▶ _What to do_
Working from the records below, repeat exactly the lines starting at the line that contains "pend <= pend_d;" and ending at the line that contains "if (blk_ready) begin", inclusive.
─── Dataset entries
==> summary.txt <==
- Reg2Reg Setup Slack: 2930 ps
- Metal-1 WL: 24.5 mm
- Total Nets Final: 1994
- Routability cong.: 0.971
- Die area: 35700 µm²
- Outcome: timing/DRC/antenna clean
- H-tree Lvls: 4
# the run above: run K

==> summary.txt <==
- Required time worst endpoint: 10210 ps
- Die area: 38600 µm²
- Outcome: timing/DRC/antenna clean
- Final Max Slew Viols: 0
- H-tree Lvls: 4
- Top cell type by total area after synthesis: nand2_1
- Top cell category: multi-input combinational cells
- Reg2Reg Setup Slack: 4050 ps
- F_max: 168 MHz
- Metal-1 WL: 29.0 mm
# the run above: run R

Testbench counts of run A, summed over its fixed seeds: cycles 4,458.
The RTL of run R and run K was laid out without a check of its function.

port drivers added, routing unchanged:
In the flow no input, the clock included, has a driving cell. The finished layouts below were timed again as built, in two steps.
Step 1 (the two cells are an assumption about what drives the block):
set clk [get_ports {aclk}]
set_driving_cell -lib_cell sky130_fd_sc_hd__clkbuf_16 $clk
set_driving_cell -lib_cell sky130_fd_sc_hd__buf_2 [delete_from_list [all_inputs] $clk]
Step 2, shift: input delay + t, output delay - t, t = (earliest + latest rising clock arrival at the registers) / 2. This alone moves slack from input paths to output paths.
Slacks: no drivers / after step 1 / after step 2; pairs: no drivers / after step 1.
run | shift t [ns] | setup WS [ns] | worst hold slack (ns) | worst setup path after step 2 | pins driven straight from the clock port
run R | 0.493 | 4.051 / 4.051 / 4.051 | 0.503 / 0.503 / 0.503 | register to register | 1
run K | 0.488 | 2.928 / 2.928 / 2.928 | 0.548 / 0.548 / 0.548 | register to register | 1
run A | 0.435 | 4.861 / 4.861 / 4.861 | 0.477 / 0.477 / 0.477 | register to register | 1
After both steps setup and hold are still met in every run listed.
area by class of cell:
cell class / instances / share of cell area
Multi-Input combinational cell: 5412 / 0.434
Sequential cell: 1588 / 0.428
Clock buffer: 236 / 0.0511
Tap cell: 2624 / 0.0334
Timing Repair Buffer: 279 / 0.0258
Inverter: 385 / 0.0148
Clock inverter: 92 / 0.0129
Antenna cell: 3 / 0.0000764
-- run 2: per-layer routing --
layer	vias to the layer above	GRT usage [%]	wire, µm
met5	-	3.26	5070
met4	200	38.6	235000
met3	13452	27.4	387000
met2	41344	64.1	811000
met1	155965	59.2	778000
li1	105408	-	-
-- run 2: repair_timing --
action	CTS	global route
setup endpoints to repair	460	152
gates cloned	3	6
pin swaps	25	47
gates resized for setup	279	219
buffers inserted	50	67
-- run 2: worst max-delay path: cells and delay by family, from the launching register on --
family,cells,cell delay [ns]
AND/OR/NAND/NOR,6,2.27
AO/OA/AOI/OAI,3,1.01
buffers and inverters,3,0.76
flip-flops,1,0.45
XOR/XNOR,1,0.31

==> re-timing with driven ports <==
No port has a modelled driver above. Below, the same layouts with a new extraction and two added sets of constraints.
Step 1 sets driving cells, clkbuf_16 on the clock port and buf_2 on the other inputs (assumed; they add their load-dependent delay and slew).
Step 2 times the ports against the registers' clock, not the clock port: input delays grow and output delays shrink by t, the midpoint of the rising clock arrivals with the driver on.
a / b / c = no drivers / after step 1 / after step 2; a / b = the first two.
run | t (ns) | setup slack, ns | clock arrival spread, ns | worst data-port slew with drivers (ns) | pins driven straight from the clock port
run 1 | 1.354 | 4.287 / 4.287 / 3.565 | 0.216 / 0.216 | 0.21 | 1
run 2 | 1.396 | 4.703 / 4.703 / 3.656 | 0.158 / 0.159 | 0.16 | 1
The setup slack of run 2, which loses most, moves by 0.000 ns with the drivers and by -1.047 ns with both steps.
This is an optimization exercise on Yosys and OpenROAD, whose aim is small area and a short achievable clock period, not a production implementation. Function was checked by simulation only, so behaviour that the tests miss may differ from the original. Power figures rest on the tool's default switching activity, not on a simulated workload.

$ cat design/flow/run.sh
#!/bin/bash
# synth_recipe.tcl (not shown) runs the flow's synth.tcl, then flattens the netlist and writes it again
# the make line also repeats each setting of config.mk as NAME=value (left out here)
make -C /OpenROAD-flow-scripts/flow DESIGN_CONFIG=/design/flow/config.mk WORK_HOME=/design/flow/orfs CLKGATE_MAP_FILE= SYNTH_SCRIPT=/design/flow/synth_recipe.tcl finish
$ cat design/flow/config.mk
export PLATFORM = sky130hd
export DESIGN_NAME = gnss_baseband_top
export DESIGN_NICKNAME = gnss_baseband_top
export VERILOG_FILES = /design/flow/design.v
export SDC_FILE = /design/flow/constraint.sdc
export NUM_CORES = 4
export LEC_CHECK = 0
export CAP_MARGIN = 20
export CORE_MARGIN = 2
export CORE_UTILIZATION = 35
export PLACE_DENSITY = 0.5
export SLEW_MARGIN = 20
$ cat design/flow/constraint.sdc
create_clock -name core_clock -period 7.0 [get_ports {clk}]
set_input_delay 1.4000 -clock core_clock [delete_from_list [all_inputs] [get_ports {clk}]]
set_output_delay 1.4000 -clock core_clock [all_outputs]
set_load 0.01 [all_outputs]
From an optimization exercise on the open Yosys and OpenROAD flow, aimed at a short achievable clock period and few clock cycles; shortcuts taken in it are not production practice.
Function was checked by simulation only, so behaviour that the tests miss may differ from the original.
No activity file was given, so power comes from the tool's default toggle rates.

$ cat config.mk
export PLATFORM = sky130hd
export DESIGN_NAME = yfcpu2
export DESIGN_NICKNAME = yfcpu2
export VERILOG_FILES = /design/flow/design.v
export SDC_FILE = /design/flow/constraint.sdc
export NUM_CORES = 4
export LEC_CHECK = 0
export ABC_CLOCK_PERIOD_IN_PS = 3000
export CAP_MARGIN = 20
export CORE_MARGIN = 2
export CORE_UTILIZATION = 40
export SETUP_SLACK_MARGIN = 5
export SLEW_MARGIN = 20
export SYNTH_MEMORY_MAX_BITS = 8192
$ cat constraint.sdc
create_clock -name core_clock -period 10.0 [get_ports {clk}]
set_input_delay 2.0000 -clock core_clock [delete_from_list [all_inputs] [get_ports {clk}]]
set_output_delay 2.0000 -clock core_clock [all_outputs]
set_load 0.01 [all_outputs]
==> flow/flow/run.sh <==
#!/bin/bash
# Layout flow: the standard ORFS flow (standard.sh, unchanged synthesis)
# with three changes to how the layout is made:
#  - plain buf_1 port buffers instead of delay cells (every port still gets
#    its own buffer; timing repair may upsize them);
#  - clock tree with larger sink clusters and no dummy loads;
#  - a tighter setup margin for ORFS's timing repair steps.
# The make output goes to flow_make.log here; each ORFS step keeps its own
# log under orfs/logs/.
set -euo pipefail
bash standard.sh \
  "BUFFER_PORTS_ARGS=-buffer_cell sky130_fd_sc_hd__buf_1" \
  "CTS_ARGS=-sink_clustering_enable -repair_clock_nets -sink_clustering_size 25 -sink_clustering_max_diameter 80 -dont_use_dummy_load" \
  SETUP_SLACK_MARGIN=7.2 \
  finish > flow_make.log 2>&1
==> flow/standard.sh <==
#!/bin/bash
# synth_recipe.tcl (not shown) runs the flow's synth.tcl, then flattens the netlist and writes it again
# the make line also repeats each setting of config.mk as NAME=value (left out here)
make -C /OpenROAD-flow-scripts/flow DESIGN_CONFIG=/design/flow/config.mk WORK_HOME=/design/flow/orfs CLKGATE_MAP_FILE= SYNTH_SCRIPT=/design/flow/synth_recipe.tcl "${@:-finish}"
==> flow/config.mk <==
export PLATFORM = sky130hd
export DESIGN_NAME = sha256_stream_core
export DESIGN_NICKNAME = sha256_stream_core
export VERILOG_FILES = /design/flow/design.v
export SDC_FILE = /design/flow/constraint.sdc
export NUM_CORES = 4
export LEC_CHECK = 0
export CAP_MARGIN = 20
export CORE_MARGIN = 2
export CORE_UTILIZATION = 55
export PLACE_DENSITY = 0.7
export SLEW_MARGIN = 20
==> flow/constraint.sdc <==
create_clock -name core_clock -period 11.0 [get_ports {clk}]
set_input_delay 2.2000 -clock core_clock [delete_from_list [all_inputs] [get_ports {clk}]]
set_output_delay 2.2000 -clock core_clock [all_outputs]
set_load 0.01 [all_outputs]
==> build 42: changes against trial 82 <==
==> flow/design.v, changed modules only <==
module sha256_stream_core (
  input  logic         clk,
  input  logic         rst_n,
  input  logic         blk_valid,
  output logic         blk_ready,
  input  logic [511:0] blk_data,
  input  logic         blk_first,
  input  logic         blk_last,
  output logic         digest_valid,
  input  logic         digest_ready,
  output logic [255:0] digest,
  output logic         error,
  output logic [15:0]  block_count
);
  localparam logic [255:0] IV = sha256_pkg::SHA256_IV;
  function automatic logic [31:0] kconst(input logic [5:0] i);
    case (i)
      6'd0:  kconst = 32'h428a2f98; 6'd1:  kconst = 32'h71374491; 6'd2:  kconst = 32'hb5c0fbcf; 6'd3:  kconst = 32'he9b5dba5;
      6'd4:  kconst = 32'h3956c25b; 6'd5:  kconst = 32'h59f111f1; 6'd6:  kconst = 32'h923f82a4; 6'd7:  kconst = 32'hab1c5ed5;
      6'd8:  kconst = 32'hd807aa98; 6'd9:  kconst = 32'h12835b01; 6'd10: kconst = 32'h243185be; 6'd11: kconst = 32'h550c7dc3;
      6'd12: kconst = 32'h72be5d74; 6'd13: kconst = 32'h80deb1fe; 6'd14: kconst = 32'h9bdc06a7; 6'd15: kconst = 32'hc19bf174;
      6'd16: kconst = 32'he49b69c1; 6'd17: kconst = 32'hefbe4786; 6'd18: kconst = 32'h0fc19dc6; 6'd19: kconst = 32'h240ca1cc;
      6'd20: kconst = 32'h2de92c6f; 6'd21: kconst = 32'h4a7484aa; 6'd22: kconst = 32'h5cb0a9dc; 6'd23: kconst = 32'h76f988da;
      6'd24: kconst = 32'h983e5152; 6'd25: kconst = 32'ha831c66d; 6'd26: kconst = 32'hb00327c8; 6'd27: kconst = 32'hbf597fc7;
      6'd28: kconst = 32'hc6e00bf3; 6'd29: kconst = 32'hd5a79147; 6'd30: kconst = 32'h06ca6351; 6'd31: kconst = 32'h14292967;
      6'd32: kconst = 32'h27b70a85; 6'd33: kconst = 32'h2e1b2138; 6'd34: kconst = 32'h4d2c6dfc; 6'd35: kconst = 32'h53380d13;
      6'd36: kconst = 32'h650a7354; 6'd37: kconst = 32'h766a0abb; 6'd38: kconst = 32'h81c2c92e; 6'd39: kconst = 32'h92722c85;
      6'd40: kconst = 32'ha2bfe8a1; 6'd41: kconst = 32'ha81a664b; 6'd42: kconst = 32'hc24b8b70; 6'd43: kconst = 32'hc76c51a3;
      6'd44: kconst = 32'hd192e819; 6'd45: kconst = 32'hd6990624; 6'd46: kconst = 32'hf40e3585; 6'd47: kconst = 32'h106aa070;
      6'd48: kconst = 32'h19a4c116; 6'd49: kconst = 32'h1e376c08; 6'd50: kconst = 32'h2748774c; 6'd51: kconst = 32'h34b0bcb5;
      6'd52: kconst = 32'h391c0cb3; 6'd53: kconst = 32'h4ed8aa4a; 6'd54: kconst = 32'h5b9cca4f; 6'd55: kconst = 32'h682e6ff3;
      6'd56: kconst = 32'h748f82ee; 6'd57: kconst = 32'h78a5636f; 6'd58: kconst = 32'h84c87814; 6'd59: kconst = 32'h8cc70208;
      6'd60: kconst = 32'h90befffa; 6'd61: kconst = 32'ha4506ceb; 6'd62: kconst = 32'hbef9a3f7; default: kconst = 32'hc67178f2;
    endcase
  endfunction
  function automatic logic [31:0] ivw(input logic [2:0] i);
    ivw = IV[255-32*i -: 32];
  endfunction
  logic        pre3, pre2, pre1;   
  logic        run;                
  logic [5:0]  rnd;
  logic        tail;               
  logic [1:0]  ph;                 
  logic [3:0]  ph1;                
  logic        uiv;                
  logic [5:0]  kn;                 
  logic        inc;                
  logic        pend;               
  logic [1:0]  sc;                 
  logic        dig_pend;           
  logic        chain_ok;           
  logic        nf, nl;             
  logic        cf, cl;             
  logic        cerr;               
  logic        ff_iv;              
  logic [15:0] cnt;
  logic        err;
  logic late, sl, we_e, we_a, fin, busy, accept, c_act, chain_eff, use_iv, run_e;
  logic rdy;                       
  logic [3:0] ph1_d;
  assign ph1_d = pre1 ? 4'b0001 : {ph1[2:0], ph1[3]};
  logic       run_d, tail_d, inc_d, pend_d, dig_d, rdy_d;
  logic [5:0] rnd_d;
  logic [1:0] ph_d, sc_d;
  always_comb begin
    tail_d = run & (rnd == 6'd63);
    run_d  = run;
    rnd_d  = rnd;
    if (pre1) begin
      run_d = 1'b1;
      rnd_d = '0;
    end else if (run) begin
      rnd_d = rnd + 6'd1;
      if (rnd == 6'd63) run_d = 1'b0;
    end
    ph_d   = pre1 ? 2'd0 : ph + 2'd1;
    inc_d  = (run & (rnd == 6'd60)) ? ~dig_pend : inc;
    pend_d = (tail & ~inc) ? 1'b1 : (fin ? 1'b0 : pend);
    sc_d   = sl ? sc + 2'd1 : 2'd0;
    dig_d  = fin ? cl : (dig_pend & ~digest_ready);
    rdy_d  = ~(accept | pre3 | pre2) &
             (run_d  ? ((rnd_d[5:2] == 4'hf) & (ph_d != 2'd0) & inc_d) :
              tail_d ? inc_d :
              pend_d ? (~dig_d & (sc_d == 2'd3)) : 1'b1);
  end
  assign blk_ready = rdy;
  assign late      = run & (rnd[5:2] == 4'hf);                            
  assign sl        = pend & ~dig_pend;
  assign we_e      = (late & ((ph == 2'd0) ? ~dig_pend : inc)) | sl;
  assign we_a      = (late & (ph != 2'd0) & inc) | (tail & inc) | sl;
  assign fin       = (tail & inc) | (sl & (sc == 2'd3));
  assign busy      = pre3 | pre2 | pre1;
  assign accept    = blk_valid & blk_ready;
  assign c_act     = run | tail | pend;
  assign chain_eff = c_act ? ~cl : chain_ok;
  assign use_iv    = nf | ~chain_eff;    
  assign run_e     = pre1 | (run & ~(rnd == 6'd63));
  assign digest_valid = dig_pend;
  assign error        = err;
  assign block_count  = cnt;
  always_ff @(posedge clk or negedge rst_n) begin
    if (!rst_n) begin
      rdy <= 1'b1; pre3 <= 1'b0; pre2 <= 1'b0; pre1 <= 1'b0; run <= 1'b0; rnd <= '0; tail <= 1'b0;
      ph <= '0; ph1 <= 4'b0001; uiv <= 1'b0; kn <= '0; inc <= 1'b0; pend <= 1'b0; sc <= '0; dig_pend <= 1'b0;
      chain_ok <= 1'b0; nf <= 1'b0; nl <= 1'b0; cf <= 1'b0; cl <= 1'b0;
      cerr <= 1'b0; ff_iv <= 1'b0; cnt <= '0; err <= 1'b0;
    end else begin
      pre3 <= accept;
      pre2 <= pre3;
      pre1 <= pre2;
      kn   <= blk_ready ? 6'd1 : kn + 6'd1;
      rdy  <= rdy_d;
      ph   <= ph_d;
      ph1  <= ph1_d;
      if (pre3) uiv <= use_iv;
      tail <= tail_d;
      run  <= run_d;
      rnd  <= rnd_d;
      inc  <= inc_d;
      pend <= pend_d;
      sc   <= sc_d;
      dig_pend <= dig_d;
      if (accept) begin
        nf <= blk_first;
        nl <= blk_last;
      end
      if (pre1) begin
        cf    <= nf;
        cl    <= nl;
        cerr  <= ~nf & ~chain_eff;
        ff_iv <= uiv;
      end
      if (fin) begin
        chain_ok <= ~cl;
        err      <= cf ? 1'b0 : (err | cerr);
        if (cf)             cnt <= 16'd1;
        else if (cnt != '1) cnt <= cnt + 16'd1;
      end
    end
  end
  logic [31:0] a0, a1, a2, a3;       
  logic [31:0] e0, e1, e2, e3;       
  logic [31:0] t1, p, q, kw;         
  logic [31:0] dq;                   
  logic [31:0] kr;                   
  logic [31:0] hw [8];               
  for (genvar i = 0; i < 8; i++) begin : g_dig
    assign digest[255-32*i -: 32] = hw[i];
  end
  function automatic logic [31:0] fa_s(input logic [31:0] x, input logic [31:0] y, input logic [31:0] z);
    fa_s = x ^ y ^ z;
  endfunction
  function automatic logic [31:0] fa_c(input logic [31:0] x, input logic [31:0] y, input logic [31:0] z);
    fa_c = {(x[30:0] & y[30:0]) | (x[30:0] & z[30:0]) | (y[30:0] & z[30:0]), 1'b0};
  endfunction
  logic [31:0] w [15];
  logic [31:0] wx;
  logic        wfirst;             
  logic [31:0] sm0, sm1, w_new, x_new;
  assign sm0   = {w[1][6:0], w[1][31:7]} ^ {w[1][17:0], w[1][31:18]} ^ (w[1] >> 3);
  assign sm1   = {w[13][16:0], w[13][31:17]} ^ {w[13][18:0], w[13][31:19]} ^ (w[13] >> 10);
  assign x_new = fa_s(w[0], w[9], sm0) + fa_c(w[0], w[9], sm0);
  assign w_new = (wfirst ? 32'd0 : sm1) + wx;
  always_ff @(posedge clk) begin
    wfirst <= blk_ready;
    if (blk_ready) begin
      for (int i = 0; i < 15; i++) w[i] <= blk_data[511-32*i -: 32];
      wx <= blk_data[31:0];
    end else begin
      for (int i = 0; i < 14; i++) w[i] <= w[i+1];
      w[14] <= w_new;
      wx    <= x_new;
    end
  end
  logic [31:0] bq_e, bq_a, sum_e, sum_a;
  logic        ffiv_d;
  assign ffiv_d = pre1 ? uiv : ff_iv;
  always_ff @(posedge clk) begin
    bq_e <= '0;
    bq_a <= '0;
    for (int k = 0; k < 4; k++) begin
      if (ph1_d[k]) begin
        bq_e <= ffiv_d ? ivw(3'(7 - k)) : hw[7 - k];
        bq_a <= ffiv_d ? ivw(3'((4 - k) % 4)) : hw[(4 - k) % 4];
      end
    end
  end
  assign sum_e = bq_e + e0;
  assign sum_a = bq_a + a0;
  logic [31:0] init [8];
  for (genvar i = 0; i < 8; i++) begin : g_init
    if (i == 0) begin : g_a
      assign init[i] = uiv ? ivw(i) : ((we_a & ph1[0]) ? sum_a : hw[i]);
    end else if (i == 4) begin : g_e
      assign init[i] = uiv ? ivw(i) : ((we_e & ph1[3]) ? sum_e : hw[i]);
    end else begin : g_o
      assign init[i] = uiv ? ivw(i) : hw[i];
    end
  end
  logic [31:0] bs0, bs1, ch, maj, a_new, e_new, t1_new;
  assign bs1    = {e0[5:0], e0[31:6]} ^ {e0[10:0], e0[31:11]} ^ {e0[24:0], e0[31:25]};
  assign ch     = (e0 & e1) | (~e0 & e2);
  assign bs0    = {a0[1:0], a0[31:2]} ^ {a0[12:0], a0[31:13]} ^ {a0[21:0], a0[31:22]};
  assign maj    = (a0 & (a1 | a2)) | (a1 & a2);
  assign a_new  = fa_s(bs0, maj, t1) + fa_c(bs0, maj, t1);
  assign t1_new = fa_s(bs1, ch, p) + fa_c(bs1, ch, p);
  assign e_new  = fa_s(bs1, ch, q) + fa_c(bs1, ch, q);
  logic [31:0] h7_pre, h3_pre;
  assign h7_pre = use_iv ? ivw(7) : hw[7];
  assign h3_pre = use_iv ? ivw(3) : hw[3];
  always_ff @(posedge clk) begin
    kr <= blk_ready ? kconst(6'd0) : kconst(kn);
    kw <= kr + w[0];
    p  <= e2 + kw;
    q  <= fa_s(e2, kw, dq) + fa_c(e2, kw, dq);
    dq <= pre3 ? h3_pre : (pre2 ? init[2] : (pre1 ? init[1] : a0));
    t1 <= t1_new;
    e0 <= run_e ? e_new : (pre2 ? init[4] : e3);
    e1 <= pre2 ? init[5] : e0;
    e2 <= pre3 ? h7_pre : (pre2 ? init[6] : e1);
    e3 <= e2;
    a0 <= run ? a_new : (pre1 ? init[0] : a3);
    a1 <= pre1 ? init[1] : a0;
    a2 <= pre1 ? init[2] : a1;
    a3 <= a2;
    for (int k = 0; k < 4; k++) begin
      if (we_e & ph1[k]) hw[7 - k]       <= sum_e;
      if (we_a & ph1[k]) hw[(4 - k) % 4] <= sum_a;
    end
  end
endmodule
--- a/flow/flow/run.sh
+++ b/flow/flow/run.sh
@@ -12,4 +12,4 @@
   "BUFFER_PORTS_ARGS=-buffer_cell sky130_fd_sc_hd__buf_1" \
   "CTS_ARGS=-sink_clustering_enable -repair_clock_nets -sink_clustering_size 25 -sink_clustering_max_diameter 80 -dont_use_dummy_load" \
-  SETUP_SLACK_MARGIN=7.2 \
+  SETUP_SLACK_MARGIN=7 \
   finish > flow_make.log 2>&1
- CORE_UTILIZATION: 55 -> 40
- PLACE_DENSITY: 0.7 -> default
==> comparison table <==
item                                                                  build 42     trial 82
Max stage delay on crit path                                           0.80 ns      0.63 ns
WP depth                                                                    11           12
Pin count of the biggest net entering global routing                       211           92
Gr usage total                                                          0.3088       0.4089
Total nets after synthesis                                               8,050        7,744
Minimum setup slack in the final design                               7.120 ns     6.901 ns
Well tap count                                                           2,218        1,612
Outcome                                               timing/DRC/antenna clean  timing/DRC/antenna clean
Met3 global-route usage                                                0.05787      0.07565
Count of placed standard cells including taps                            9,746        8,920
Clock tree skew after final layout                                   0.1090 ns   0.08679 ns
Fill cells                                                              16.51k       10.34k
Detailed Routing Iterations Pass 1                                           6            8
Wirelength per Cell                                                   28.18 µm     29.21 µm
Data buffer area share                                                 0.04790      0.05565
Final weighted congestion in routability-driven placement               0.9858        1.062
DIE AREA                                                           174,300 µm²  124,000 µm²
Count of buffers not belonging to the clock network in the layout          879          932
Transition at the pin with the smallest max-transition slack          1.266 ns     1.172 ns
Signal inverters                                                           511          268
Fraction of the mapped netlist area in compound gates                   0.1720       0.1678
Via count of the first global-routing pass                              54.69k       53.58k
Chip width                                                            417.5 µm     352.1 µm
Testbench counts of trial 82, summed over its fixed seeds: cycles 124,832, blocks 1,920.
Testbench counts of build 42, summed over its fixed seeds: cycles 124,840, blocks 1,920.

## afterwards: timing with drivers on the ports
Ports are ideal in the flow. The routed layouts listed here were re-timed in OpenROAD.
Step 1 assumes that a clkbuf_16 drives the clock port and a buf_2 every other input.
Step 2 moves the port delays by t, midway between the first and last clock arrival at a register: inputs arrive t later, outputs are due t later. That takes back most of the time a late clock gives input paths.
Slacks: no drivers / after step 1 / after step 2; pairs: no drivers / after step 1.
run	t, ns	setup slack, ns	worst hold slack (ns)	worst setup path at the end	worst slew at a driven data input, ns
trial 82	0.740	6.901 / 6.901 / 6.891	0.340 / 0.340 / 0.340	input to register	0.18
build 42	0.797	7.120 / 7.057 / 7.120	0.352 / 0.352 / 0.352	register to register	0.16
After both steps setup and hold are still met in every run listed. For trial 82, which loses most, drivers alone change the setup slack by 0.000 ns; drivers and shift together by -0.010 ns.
──────
▶ _Answer for the task_
      pend <= pend_d;
      sc   <= sc_d;
      dig_pend <= dig_d;
      if (accept) begin
        nf <= blk_first;
        nl <= blk_last;
      end
      if (pre1) begin
        cf    <= nf;
        cl    <= nl;
        cerr  <= ~nf & ~chain_eff;
        ff_iv <= uiv;
      end
      if (fin) begin
        chain_ok <= ~cl;
        err      <= cf ? 1'b0 : (err | cerr);
        if (cf)             cnt <= 16'd1;
        else if (cnt != '1) cnt <= cnt + 16'd1;
      end
    end
  end
  logic [31:0] a0, a1, a2, a3;       
  logic [31:0] e0, e1, e2, e3;       
  logic [31:0] t1, p, q, kw;         
  logic [31:0] dq;                   
  logic [31:0] kr;                   
  logic [31:0] hw [8];               
  for (genvar i = 0; i < 8; i++) begin : g_dig
    assign digest[255-32*i -: 32] = hw[i];
  end
  function automatic logic [31:0] fa_s(input logic [31:0] x, input logic [31:0] y, input logic [31:0] z);
    fa_s = x ^ y ^ z;
  endfunction
  function automatic logic [31:0] fa_c(input logic [31:0] x, input logic [31:0] y, input logic [31:0] z);
    fa_c = {(x[30:0] & y[30:0]) | (x[30:0] & z[30:0]) | (y[30:0] & z[30:0]), 1'b0};
  endfunction
  logic [31:0] w [15];
  logic [31:0] wx;
  logic        wfirst;             
  logic [31:0] sm0, sm1, w_new, x_new;
  assign sm0   = {w[1][6:0], w[1][31:7]} ^ {w[1][17:0], w[1][31:18]} ^ (w[1] >> 3);
  assign sm1   = {w[13][16:0], w[13][31:17]} ^ {w[13][18:0], w[13][31:19]} ^ (w[13] >> 10);
  assign x_new = fa_s(w[0], w[9], sm0) + fa_c(w[0], w[9], sm0);
  assign w_new = (wfirst ? 32'd0 : sm1) + wx;
  always_ff @(posedge clk) begin
    wfirst <= blk_ready;
    if (blk_ready) begin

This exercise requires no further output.